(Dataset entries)

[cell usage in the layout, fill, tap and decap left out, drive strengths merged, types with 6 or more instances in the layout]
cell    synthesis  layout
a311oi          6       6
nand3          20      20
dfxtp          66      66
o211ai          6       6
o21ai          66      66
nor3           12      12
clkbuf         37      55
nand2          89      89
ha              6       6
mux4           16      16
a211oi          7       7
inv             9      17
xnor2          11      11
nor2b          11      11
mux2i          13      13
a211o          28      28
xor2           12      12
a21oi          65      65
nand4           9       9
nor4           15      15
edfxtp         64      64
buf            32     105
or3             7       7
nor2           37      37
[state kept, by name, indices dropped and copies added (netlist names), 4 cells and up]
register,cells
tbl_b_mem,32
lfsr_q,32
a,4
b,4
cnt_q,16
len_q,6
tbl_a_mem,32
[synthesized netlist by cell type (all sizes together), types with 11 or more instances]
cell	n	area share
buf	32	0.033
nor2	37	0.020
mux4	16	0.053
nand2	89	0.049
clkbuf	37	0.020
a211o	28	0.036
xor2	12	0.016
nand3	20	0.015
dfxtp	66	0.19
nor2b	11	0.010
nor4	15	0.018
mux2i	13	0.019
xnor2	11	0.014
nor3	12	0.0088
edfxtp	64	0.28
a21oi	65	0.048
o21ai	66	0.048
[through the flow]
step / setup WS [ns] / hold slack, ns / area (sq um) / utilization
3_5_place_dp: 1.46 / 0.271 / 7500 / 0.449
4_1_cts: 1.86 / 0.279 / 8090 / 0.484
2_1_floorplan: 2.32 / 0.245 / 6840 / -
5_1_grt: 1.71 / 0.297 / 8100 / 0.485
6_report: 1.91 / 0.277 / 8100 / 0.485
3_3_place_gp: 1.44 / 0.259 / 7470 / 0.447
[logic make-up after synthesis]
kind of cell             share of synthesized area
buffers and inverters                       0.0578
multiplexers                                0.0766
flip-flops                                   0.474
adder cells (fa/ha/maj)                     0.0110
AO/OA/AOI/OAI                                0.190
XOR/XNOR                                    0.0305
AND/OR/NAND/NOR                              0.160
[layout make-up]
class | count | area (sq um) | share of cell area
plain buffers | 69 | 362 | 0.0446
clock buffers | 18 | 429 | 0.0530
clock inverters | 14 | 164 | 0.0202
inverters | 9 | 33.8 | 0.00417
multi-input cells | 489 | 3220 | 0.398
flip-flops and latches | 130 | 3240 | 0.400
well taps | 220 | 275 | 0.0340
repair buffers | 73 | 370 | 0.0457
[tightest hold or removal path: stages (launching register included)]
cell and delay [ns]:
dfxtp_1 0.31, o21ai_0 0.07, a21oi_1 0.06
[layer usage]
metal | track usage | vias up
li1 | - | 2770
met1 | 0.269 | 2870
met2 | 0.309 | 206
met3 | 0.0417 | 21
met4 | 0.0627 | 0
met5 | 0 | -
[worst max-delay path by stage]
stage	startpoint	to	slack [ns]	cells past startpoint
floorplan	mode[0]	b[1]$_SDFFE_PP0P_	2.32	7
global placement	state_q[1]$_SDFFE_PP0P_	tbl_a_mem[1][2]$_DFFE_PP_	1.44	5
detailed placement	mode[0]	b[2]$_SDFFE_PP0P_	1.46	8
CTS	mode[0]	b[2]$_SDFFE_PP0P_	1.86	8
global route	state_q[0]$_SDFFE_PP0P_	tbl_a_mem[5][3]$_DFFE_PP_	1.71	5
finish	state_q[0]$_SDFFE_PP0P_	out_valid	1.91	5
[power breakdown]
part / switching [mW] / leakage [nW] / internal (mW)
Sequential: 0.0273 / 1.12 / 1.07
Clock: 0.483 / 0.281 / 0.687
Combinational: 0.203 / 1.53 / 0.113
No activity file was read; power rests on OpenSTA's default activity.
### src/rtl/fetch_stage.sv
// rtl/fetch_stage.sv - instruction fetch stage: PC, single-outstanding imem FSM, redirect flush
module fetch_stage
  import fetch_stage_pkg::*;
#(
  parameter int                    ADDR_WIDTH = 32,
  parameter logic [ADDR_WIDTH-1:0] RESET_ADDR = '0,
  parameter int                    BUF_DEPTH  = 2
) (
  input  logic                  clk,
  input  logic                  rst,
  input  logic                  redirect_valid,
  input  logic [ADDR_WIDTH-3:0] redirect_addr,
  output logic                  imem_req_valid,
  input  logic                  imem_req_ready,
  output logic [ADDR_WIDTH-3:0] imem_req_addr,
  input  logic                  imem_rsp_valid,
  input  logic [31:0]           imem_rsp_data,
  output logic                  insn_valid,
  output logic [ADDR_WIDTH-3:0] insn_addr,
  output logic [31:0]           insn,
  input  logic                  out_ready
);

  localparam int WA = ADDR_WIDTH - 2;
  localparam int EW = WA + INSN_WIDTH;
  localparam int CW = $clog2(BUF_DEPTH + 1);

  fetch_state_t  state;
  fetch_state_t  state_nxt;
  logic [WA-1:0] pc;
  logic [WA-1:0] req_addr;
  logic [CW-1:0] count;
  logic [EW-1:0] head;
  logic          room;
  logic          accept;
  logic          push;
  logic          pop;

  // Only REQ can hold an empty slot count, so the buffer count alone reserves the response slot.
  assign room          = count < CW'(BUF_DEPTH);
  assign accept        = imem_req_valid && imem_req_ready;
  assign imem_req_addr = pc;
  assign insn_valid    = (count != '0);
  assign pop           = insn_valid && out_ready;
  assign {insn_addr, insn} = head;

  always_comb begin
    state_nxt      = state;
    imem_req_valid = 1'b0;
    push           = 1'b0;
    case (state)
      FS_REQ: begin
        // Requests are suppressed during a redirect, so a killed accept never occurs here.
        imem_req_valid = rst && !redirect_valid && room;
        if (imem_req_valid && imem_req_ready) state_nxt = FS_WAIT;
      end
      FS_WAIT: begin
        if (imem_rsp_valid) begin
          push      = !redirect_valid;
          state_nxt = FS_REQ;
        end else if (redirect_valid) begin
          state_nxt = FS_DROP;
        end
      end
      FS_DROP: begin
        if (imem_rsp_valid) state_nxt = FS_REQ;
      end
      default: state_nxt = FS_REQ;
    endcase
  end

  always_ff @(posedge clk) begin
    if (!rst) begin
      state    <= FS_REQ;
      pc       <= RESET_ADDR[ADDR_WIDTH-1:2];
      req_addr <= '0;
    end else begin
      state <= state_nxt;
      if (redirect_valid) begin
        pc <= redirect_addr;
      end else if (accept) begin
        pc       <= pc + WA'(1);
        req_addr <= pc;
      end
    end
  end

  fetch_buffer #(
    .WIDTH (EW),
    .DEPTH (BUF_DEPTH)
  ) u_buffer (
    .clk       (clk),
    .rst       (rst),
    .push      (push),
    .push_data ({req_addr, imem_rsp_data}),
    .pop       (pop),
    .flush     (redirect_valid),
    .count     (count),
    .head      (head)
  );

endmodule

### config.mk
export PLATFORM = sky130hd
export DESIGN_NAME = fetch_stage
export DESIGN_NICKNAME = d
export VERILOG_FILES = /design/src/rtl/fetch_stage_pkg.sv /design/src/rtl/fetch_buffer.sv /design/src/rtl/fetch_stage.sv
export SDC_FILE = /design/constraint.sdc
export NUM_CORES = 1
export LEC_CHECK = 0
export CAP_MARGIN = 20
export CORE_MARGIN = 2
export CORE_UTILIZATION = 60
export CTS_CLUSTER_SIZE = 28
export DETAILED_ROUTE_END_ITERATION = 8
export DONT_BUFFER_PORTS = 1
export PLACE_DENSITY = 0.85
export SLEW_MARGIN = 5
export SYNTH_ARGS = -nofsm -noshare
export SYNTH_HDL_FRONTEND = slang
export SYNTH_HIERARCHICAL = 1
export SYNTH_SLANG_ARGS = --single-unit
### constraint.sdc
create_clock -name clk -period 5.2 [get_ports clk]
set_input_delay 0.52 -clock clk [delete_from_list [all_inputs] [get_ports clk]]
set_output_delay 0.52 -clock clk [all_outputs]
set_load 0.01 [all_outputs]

**YOUR TASK:** Show each line of the data that contains the string "instances".

**RESPONSE AREA:**
[cell usage in the layout, fill, tap and decap left out, drive strengths merged, types with 6 or more instances in the layout]
[synthesized netlist by cell type (all sizes together), types with 11 or more instances]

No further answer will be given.